Stored data:
┌──

<file path="src/hw/fbwp_pkg.sv">
// Shared constants, types and decode helpers for the flash block write-protect logic.
package fbwp_pkg;

  localparam int unsigned ADDR_W = 24;
  localparam int unsigned BLK_LSB = 16;
  localparam int unsigned BLK_W = 3;

  // Register byte offsets on the APB port.
  localparam logic [7:0] REG_STATUS = 8'h00;
  localparam logic [7:0] REG_COMMAND = 8'h04;
  localparam logic [7:0] REG_WDATA = 8'h08;
  localparam logic [7:0] REG_ADDR = 8'h0c;
  localparam logic [7:0] REG_RESULT = 8'h10;
  localparam logic [7:0] REG_QUAD = 8'h14;
  localparam logic [7:0] REG_PROTECT = 8'h18;

  // Status register field positions.
  localparam int unsigned SR_BUSY_BIT = 0;
  localparam int unsigned SR_WEL_BIT = 1;
  localparam int unsigned SR_BP_LSB = 2;
  localparam int unsigned SR_QE_BIT = 6;
  localparam int unsigned SR_STATUS_WRITE_DISABLE_BIT = 7;

  // Result register bit positions.
  localparam int unsigned RES_OK = 0;
  localparam int unsigned RES_NOWEL = 1;
  localparam int unsigned RES_PROT = 2;
  localparam int unsigned RES_LOCK = 3;

  typedef enum logic [2:0] {
    DEN_4M = 3'h0, DEN_2M = 3'h1, DEN_1M = 3'h2, DEN_512K = 3'h3, DEN_256K = 3'h4
  } fbwp_density_t;

  typedef enum logic [3:0] {
    CMD_NONE = 4'h0, CMD_WREN = 4'h1, CMD_WRDI = 4'h2, CMD_WSTAT = 4'h3, CMD_PROG = 4'h4,
    CMD_ERASE4K = 4'h5, CMD_ERASE32K = 4'h6, CMD_ERASE64K = 4'h7, CMD_CHIP = 4'h8
  } fbwp_cmd_t;

  typedef enum logic [2:0] {
    SZ_PAGE = 3'h0, SZ_4K = 3'h1, SZ_32K = 3'h2, SZ_64K = 3'h3, SZ_CHIP = 3'h4
  } fbwp_size_t;

  typedef enum logic [2:0] {ST_IDLE = 3'h1, ST_CHECK = 3'h2, ST_ISSUE = 3'h4} fbwp_state_t;

  typedef struct packed {
    logic any;
    logic [BLK_W-1:0] hi;
    logic [BLK_W-1:0] lo;
  } fbwp_range_t;

  // Number of 64 KB blocks in the array; the two smallest parts count as one.
  function automatic logic [3:0] fbwp_nblk(input fbwp_density_t d);
    case (d)
      DEN_4M: return 4'h8;
      DEN_2M: return 4'h4;
      DEN_1M: return 4'h2;
      default: return 4'h1;
    endcase
  endfunction : fbwp_nblk

endpackage : fbwp_pkg

</file>
<file path="src/hw/fbwp_sync2.sv">
// Two-stage synchroniser for asynchronous pin levels.
`timescale 1ns/1ps
module fbwp_sync2 import fbwp_pkg::*; #(
  parameter int unsigned W = 2
) (
  input wire logic pclk,
  input wire logic presetn,
  input wire logic [W-1:0] din,
  output logic [W-1:0] dout
);

  logic [W-1:0] meta_ff;
  logic [W-1:0] sync_ff;

  always_ff @(posedge pclk or negedge presetn) begin
    if (!presetn) begin
      meta_ff <= '1;
      sync_ff <= '1;
    end else begin
      meta_ff <= din;
      sync_ff <= meta_ff;
    end
  end

  assign dout = sync_ff;

endmodule : fbwp_sync2

</file>
<file path="src/hw/fbwp_range_dec.sv">
// Decoder from the block-protect code to the protected block range.
`timescale 1ns/1ps
module fbwp_range_dec import fbwp_pkg::*; #(
  parameter fbwp_density_t DENSITY = DEN_4M,
  parameter bit ALT_MAP = 1'b0
) (
  input wire logic [3:0] bp,
  output fbwp_range_t rng
);

  function automatic fbwp_range_t mk(input logic [3:0] nblk, input logic top, input logic [3:0] cnt);
    fbwp_range_t r;
    logic [3:0] t;
    t = top ? 4'(nblk - cnt) : 4'h0;
    r.any = (cnt != 4'h0);
    r.lo = t[BLK_W-1:0];
    r.hi = top ? 3'(nblk - 4'h1) : 3'(cnt - 4'h1);
    return r;
  endfunction : mk

  logic top;
  logic [3:0] cnt;
  logic [3:0] nblk;

  always_comb begin
    nblk = fbwp_nblk(DENSITY);
    top = 1'b1;
    cnt = nblk;
    if (bp == 4'h0) begin
      cnt = 4'h0;
    end else if (DENSITY == DEN_4M && !ALT_MAP) begin
      case (bp)
        4'h1: cnt = 4'h1;
        4'h2: cnt = 4'h2;
        4'h3: cnt = 4'h4;
        4'h4: cnt = 4'h6;
        4'h5: cnt = 4'h7;
        4'h9: begin top = 1'b0; cnt = 4'h1; end
        4'ha: begin top = 1'b0; cnt = 4'h2; end
        4'hb: begin top = 1'b0; cnt = 4'h4; end
        4'hc: begin top = 1'b0; cnt = 4'h6; end
        4'hd: begin top = 1'b0; cnt = 4'h7; end
        default: cnt = nblk;
      endcase
    end else if (DENSITY == DEN_4M) begin
      case (bp)
        4'h1: cnt = 4'h1;
        4'h2: cnt = 4'h2;
        4'h3: cnt = 4'h4;
        4'h4: cnt = 4'h6;
        4'h5: cnt = 4'h7;
        4'ha: begin top = 1'b0; cnt = 4'h7; end
        4'hb: begin top = 1'b0; cnt = 4'h6; end
        4'hc: begin top = 1'b0; cnt = 4'h4; end
        4'hd: begin top = 1'b0; cnt = 4'h2; end
        4'he: begin top = 1'b0; cnt = 4'h1; end
        4'hf: cnt = 4'h0;
        default: cnt = nblk;
      endcase
    end else if (DENSITY == DEN_2M) begin
      case (bp)
        4'h1: cnt = 4'h1;
        4'h2: cnt = 4'h2;
        4'h3: cnt = 4'h3;
        4'h9: begin top = ALT_MAP; cnt = ALT_MAP ? nblk : 4'h1; end
        4'ha: begin top = ALT_MAP; cnt = ALT_MAP ? nblk : 4'h2; end
        4'hb: begin top = ALT_MAP; cnt = ALT_MAP ? nblk : 4'h3; end
        4'hc: begin top = !ALT_MAP; cnt = ALT_MAP ? 4'h3 : nblk; end
        4'hd: begin top = !ALT_MAP; cnt = ALT_MAP ? 4'h2 : nblk; end
        4'he: begin top = !ALT_MAP; cnt = ALT_MAP ? 4'h1 : nblk; end
        4'hf: cnt = ALT_MAP ? 4'h0 : nblk;
        default: cnt = nblk;
      endcase
    end else if (DENSITY == DEN_1M) begin
      case (bp)
        4'h1: cnt = 4'h1;
        4'h9: begin top = ALT_MAP; cnt = ALT_MAP ? nblk : 4'h1; end
        4'he: begin top = !ALT_MAP; cnt = ALT_MAP ? 4'h1 : nblk; end
        4'hf: cnt = ALT_MAP ? 4'h0 : nblk;
        default: cnt = nblk;
      endcase
    end else begin
      cnt = (ALT_MAP && bp == 4'hf) ? 4'h0 : nblk;
    end
    rng = mk(nblk, top, cnt);
  end

endmodule : fbwp_range_dec

</file>
<file path="src/hw/fbwp_top.sv">
// Block write-protect and status-register lock logic behind an APB register port.
`timescale 1ns/1ps
module fbwp_top import fbwp_pkg::*; #(
  parameter fbwp_density_t DENSITY = DEN_4M,
  parameter bit ALT_MAP = 1'b0,
  parameter bit OPT_C = 1'b0
) (
  input wire logic pclk,
  input wire logic presetn,
  input wire logic psel,
  input wire logic penable,
  input wire logic pwrite,
  input wire logic [7:0] paddr,
  input wire logic [31:0] pwdata,
  output logic [31:0] prdata,
  output logic pready,
  output logic pslverr,
  input wire logic io2_in,
  input wire logic io3_in,
  output logic quad_data_line_two,
  output logic io2_oe_n,
  output logic quad_data_line_three,
  output logic io3_oe_n,
  output logic hold_active,
  output logic op_start,
  output fbwp_cmd_t op_cmd,
  output fbwp_size_t op_size,
  output logic [ADDR_W-1:0] op_addr
);

  ////////////////////////////////////////////////////////////////////////////////////////////////
  // Elaboration checks.

  if (OPT_C && DENSITY != DEN_1M) begin : g_bad_optc
    $error("The 32 KB erase variant exists only at 1 Mb density.");
  end

  ////////////////////////////////////////////////////////////////////////////////////////////////
  // State.

  typedef struct packed {
    fbwp_state_t state;
    logic write_enable_latch;
    logic [3:0] bp;
    logic quad_enable;
    logic status_write_disable;
    fbwp_cmd_t cmd;
    logic [7:0] wdata;
    logic [ADDR_W-1:0] addr;
    logic [3:0] result;
    logic hit;
    logic [1:0] qdrive;
    logic qdrive_en;
    logic [31:0] prdata;
    logic pready;
    logic pslverr;
    logic io2_oe_n;
    logic io3_oe_n;
    logic hold;
    logic op_start;
    fbwp_cmd_t op_cmd;
    fbwp_size_t op_size;
    logic [ADDR_W-1:0] op_addr;
  } fbwp_st_t;

  fbwp_st_t st_ff;
  fbwp_st_t nxt_st;
  fbwp_range_t rng;
  logic [1:0] pin_sync;
  logic wp_level;
  logic needs_wel;
  logic [BLK_W-1:0] blk;
  logic apb_wr;

  fbwp_sync2 #(.W(2)) u_sync (
    .pclk(pclk),
    .presetn(presetn),
    .din({io3_in, io2_in}),
    .dout(pin_sync)
  );

  fbwp_range_dec #(.DENSITY(DENSITY), .ALT_MAP(ALT_MAP)) u_dec (
    .bp(st_ff.bp),
    .rng(rng)
  );

  function automatic logic mapped(input logic [7:0] a);
    return a == REG_STATUS || a == REG_COMMAND || a == REG_WDATA || a == REG_ADDR ||
           a == REG_RESULT || a == REG_QUAD || a == REG_PROTECT;
  endfunction : mapped

  function automatic logic is_write_op(input fbwp_cmd_t c);
    return c == CMD_WSTAT || c == CMD_PROG || c == CMD_ERASE4K || c == CMD_ERASE32K ||
           c == CMD_ERASE64K || c == CMD_CHIP;
  endfunction : is_write_op

  ////////////////////////////////////////////////////////////////////////////////////////////////
  // Next-state logic.

  // With quad-enable set the pin no longer protects, so the status bits act as if it were high.
  assign wp_level = st_ff.quad_enable ? 1'b1 : pin_sync[0];
  assign needs_wel = is_write_op(st_ff.cmd);
  assign blk = st_ff.addr[BLK_LSB +: BLK_W] & 3'(fbwp_nblk(DENSITY) - 4'h1);
  assign apb_wr = psel && penable && pwrite && st_ff.pready && !st_ff.pslverr;

  always_comb begin
    nxt_st = st_ff;
    nxt_st.op_start = 1'b0;
    nxt_st.pready = psel && !penable;
    nxt_st.pslverr = psel && !penable && !mapped(paddr);
    nxt_st.hold = !st_ff.quad_enable && !pin_sync[1];
    nxt_st.io2_oe_n = !(st_ff.quad_enable && st_ff.qdrive_en);
    nxt_st.io3_oe_n = !(st_ff.quad_enable && st_ff.qdrive_en);
    if (psel && !penable) begin
      nxt_st.prdata = 32'h0;
      case (paddr)
        REG_STATUS: begin
          nxt_st.prdata[SR_BUSY_BIT] = st_ff.state != ST_IDLE;
          nxt_st.prdata[SR_WEL_BIT] = st_ff.write_enable_latch;
          nxt_st.prdata[SR_BP_LSB +: 4] = st_ff.bp;
          nxt_st.prdata[SR_QE_BIT] = st_ff.quad_enable;
          nxt_st.prdata[SR_STATUS_WRITE_DISABLE_BIT] = st_ff.status_write_disable;
        end
        REG_COMMAND: nxt_st.prdata[3:0] = st_ff.cmd;
        REG_WDATA: nxt_st.prdata[7:0] = st_ff.wdata;
        REG_ADDR: nxt_st.prdata[ADDR_W-1:0] = st_ff.addr;
        REG_RESULT: nxt_st.prdata[3:0] = st_ff.result;
        REG_QUAD: nxt_st.prdata[4:0] = {pin_sync, st_ff.qdrive_en, st_ff.qdrive};
        REG_PROTECT: nxt_st.prdata[6:0] = rng;
        default: nxt_st.prdata = 32'h0;
      endcase
    end
    if (apb_wr) begin
      case (paddr)
        REG_COMMAND: begin
          // A command written while one is still being checked is dropped.
          if (st_ff.state == ST_IDLE) begin
            nxt_st.cmd = fbwp_cmd_t'(pwdata[3:0]);
            nxt_st.state = ST_CHECK;
          end
        end
        REG_WDATA: nxt_st.wdata = pwdata[7:0];
        REG_ADDR: nxt_st.addr = pwdata[ADDR_W-1:0];
        REG_QUAD: begin
          nxt_st.qdrive = pwdata[1:0];
          nxt_st.qdrive_en = pwdata[2];
        end
        default: nxt_st.qdrive = st_ff.qdrive;
      endcase
    end
    case (st_ff.state)
      ST_IDLE: nxt_st.hit = 1'b0;
      ST_CHECK: begin
        nxt_st.state = ST_IDLE;
        nxt_st.result = 4'h0;
        if (st_ff.cmd == CMD_WREN) begin
          nxt_st.write_enable_latch = 1'b1;
          nxt_st.result[RES_OK] = 1'b1;
        end else if (st_ff.cmd == CMD_WRDI) begin
          nxt_st.write_enable_latch = 1'b0;
          nxt_st.result[RES_OK] = 1'b1;
        end else if (needs_wel && !st_ff.write_enable_latch) begin
          nxt_st.result[RES_NOWEL] = 1'b1;
        end else if (st_ff.cmd == CMD_WSTAT) begin
          if (st_ff.status_write_disable && !wp_level) begin
            nxt_st.result[RES_LOCK] = 1'b1;
          end else begin
            nxt_st.bp = st_ff.wdata[SR_BP_LSB +: 4];
            nxt_st.quad_enable = st_ff.wdata[SR_QE_BIT];
            nxt_st.status_write_disable = st_ff.wdata[SR_STATUS_WRITE_DISABLE_BIT];
            nxt_st.write_enable_latch = 1'b0;
            nxt_st.result[RES_OK] = 1'b1;
          end
        end else if (needs_wel) begin
          // Chip erase touches every block, so any protection at all blocks it.
          nxt_st.hit = (st_ff.cmd == CMD_CHIP) ? rng.any :
                       (rng.any && blk >= rng.lo && blk <= rng.hi);
          nxt_st.state = ST_ISSUE;
        end
      end
      ST_ISSUE: begin
        nxt_st.state = ST_IDLE;
        if (st_ff.hit) begin
          nxt_st.result[RES_PROT] = 1'b1;
        end else begin
          nxt_st.result[RES_OK] = 1'b1;
          nxt_st.write_enable_latch = 1'b0;
          nxt_st.op_start = 1'b1;
          nxt_st.op_cmd = st_ff.cmd;
          nxt_st.op_addr = st_ff.addr;
          case (st_ff.cmd)
            CMD_PROG: nxt_st.op_size = SZ_PAGE;
            CMD_ERASE4K: nxt_st.op_size = SZ_4K;
            CMD_ERASE32K: nxt_st.op_size = SZ_32K;
            CMD_ERASE64K: nxt_st.op_size = OPT_C ? SZ_32K : SZ_64K;
            default: nxt_st.op_size = SZ_CHIP;
          endcase
        end
      end
      default: nxt_st.state = ST_IDLE;
    endcase
  end

  ////////////////////////////////////////////////////////////////////////////////////////////////
  // Registers and outputs.

  always_ff @(posedge pclk or negedge presetn) begin
    if (!presetn) begin
      st_ff <= '{state: ST_IDLE, cmd: CMD_NONE, op_cmd: CMD_NONE, op_size: SZ_PAGE,
                 io2_oe_n: 1'b1, io3_oe_n: 1'b1, default: '0};
    end else begin
      st_ff <= nxt_st;
    end
  end

  assign prdata = st_ff.prdata;
  assign pready = st_ff.pready;
  assign pslverr = st_ff.pslverr;
  assign quad_data_line_two = st_ff.qdrive[0];
  assign quad_data_line_three = st_ff.qdrive[1];
  assign io2_oe_n = st_ff.io2_oe_n;
  assign io3_oe_n = st_ff.io3_oe_n;
  assign hold_active = st_ff.hold;
  assign op_start = st_ff.op_start;
  assign op_cmd = st_ff.op_cmd;
  assign op_size = st_ff.op_size;
  assign op_addr = st_ff.op_addr;
endmodule : fbwp_top

</file>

└──

• _EXERCISE DIRECTIONS_
Lines with the word "parameter": copy each one from the data above.

• _SOLUTION TO THE EXERCISE_
  parameter int unsigned W = 2
  parameter fbwp_density_t DENSITY = DEN_4M,
  parameter bit ALT_MAP = 1'b0
  parameter fbwp_density_t DENSITY = DEN_4M,
  parameter bit ALT_MAP = 1'b0,
  parameter bit OPT_C = 1'b0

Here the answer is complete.